Setting up the Raspberry Pi - the basics
Categories: Linux, RaspberryPi
First Steps
- Download the Wheezy Raspian distribution, along with Win32DiskImager.exe (Assuming you’re on Windows) from http://www.raspberrypi.org/downloads
- Write the image to the SD card, pop it into the Raspberry Pi, and connect it to you network.
- Don’t power up until you’ve changed some settings on your DHCP server (usually this means your broadband router)
- You’ll also need an SSH Telnet client. Putty is pretty universal for windows.
Setting up without need for the TV (Headless)

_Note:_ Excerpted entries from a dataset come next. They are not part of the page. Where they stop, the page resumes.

===== config.mk =====
export PLATFORM = sky130hd
export DESIGN_NAME = csss_mul
export DESIGN_NICKNAME = d
export VERILOG_FILES = /design/src/rtl/csss_pkg.sv /design/src/rtl/csss_mul.sv
export SDC_FILE = /design/constraint.sdc
export NUM_CORES = 2
export LEC_CHECK = 0
export ABC_AREA = 0
export BUFFER_PORTS_ARGS = -buffer_cell sky130_fd_sc_hd__buf_4
export CAP_MARGIN = 20
export CORE_ASPECT_RATIO = 0.5
export CORE_MARGIN = 2
export CORE_UTILIZATION = 25
export CTS_CLUSTER_DIAMETER = 200
export DETAILED_ROUTE_END_ITERATION = 7
export PLACE_DENSITY = 0.41
export SYNTH_ARGS = -nofsm -noshare
export SYNTH_HDL_FRONTEND = slang
export SYNTH_SLANG_ARGS = --single-unit

===== constraint.sdc =====
create_clock -name clk_i -period 14.4 [get_ports clk_i]
set_clock_uncertainty 0.2 [all_clocks]
set_input_delay 1.44 -clock clk_i [delete_from_list [all_inputs] [get_ports clk_i]]
set_output_delay 1.44 -clock clk_i [all_outputs]
set_load 0.02 [all_outputs]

SSH is enabled by default in Wheezy, which is extremely useful compared to the previous distro. I recommend you reserve a DHCP IP address for your Raspberry Pi in your DHCP Server / Router configuration. This saves the hassle of changing the Raspberry Pi to a fixed IP address. Feel free to upvote my answer at http://raspberrypi.stackexchange.com/questions/1409/easiest-way-to-show-my-ip-address/1481#1481
Reserve an IP address on the Router
Your router should allow linking the Pi’s network adapter’s MAC address with a reserved IP address.

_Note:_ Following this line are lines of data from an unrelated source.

[src/rtl/csss_pkg.sv]
package csss_pkg;

  localparam int FRAC_BITS = 16;
  localparam int WORD_BITS = 32;

  // Intermediates saturate to +-2^LIM_BITS.
  localparam int LIM_BITS = 60;
  localparam int VAL_W    = LIM_BITS + 2;
  localparam int MAG_W    = LIM_BITS + 1;
  localparam int HALF_W   = 32;
  localparam int PROD_W   = 2 * MAG_W + 1;
  localparam int DIV_W    = MAG_W;
  localparam int DIV_CNT_W = $clog2(DIV_W);
  localparam int MUL_STEPS = 4;
  localparam int DT_W     = FRAC_BITS + 1;

  localparam logic [63:0] TWO_LN2_Q32 = 64'd5954088944;
  localparam logic [63:0] C048_Q32    = 64'd2061584302;
  localparam logic [63:0] C0235_Q32   = 64'd1009317315;

  // 2*ln2 scaled by 2^(2*FRAC_BITS) as the dividend for y, rounded.
  localparam logic [127:0] NUM_Y_FULL =
      ((128'(TWO_LN2_Q32) << (2 * FRAC_BITS)) + (128'd1 << 31)) >> 32;
  localparam logic [DIV_W-1:0] NUM_Y = NUM_Y_FULL[DIV_W-1:0];
  localparam logic [DIV_W-1:0] E_NUM = DIV_W'(1) << (2 * FRAC_BITS);

  localparam logic signed [VAL_W-1:0] LIM_V   = VAL_W'(1) << LIM_BITS;
  localparam logic signed [VAL_W-1:0] ONE_V   = VAL_W'(1) << FRAC_BITS;
  localparam logic signed [VAL_W-1:0] C048_V  = VAL_W'(C048_Q32);
  localparam logic signed [VAL_W-1:0] C0235_V = VAL_W'(C0235_Q32);
  localparam logic [DT_W-1:0] DT_ONE = DT_W'(1) << FRAC_BITS;
  localparam logic signed [VAL_W-1:0] WORD_MAX =
      VAL_W'((64'd1 << (WORD_BITS - 1)) - 64'd1);
  localparam logic signed [VAL_W-1:0] WORD_MIN = -WORD_MAX - VAL_W'(1);

  typedef struct packed {
    logic signed [WORD_BITS-1:0] goal_position;
    logic [DT_W-1:0]             time_step;
  } in_t;

  typedef struct packed {
    logic signed [WORD_BITS-1:0] new_position;
    logic signed [WORD_BITS-1:0] new_velocity;
    logic                        clipped;
  } out_t;

  typedef struct packed {
    logic                    start;
    logic                    sh32;
    logic signed [VAL_W-1:0] a;
    logic signed [VAL_W-1:0] b;
  } mul_req_t;

  typedef struct packed {
    logic                    done;
    logic                    sat;
    logic signed [VAL_W-1:0] res;
  } mul_rsp_t;

  typedef struct packed {
    logic             start;
    logic [DIV_W-1:0] num;
    logic [DIV_W-1:0] den;
  } div_req_t;

  typedef struct packed {
    logic             done;
    logic [DIV_W-1:0] quo;
  } div_rsp_t;

  typedef struct packed {
    logic                    sat;
    logic signed [VAL_W-1:0] val;
  } sum_t;

  typedef struct packed {
    logic                        sat;
    logic signed [WORD_BITS-1:0] word;
  } word_t;

  typedef enum logic [4:0] {
    ST_IDLE, ST_Y, ST_U, ST_U2, ST_U3, ST_DEN, ST_D2, ST_D3, ST_E,
    ST_J0, ST_J1, ST_T, ST_NP, ST_JY, ST_TV, ST_V, ST_NV, ST_WB
  } state_e;

  function automatic logic [MAG_W-1:0] mag_of(input logic signed [VAL_W-1:0] a);
    logic signed [VAL_W-1:0] n;
    n = a[VAL_W-1] ? -a : a;
    return n[MAG_W-1:0];
  endfunction

  function automatic sum_t sadd(input logic signed [VAL_W-1:0] a,
                                input logic signed [VAL_W-1:0] b);
    logic signed [VAL_W:0] s;
    logic signed [VAL_W:0] lim_x;
    sum_t r;
    lim_x = {LIM_V[VAL_W-1], LIM_V};
    s = $signed({a[VAL_W-1], a}) + $signed({b[VAL_W-1], b});
    r.sat = 1'b0;
    if (s > lim_x) begin
      r.sat = 1'b1;
      r.val = LIM_V;
    end else if (s < -lim_x) begin
      r.sat = 1'b1;
      r.val = -LIM_V;
    end else begin
      r.val = s[VAL_W-1:0];
    end
    return r;
  endfunction

  function automatic word_t to_word(input logic signed [VAL_W-1:0] a);
    word_t r;
    logic signed [VAL_W-1:0] c;
    r.sat = 1'b0;
    c = a;
    if (a > WORD_MAX) begin
      r.sat = 1'b1;
      c = WORD_MAX;
    end else if (a < WORD_MIN) begin
      r.sat = 1'b1;
      c = WORD_MIN;
    end
    r.word = c[WORD_BITS-1:0];
    return r;
  endfunction

endpackage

Power up the Pi and look in your router connections page to get the MAC address of the device you don’t recognise (this will be the Raspberry Pi)
I reserved 192.168.0.100 for the MAC starting B8:27:*
Or Set a Fixed IP address
find the IP address your Pi has obtained from the DHCP server. Your broadband router should have a page which shows connected clients and their IP addresses.
Connect to the Pi using Putty (SSH client), with the IP address you obtained.
sudo nano /etc/network/interfaces
replace
iface etho0 inet dhcp
with… (adjust to your environment, obviously)
iface eth0 inet static address 192.168.0.3 netmask 255.255.255.0 gateway 192.168.0.2
Basic Linux Configuration
If you have Wheezy installed, and you can SSH into a shell prompt, you’re good to go.
Discaimer: I’m not a Linux geek, so helpful suggestions are welcome, but please be kind!
Password Change
default username/password: pi/raspberry
passwd
Get Updates
takes several minutes
sudo apt-get update && sudo apt-get upgrade
Misc Config
(not entirely sure what the upgrade raspi config does)
sudo raspi-config
expand_rootfs
set timezone (or it defaults to UST instead of BST) (NTP is set up on Debian)
upgrade raspi config
sudo reboot
Take a Backup
sudo shutdown -h now
Use Win32DiskImager to backup the whole 4Gb SD card - though the process is faster if you do it before resizing the partition!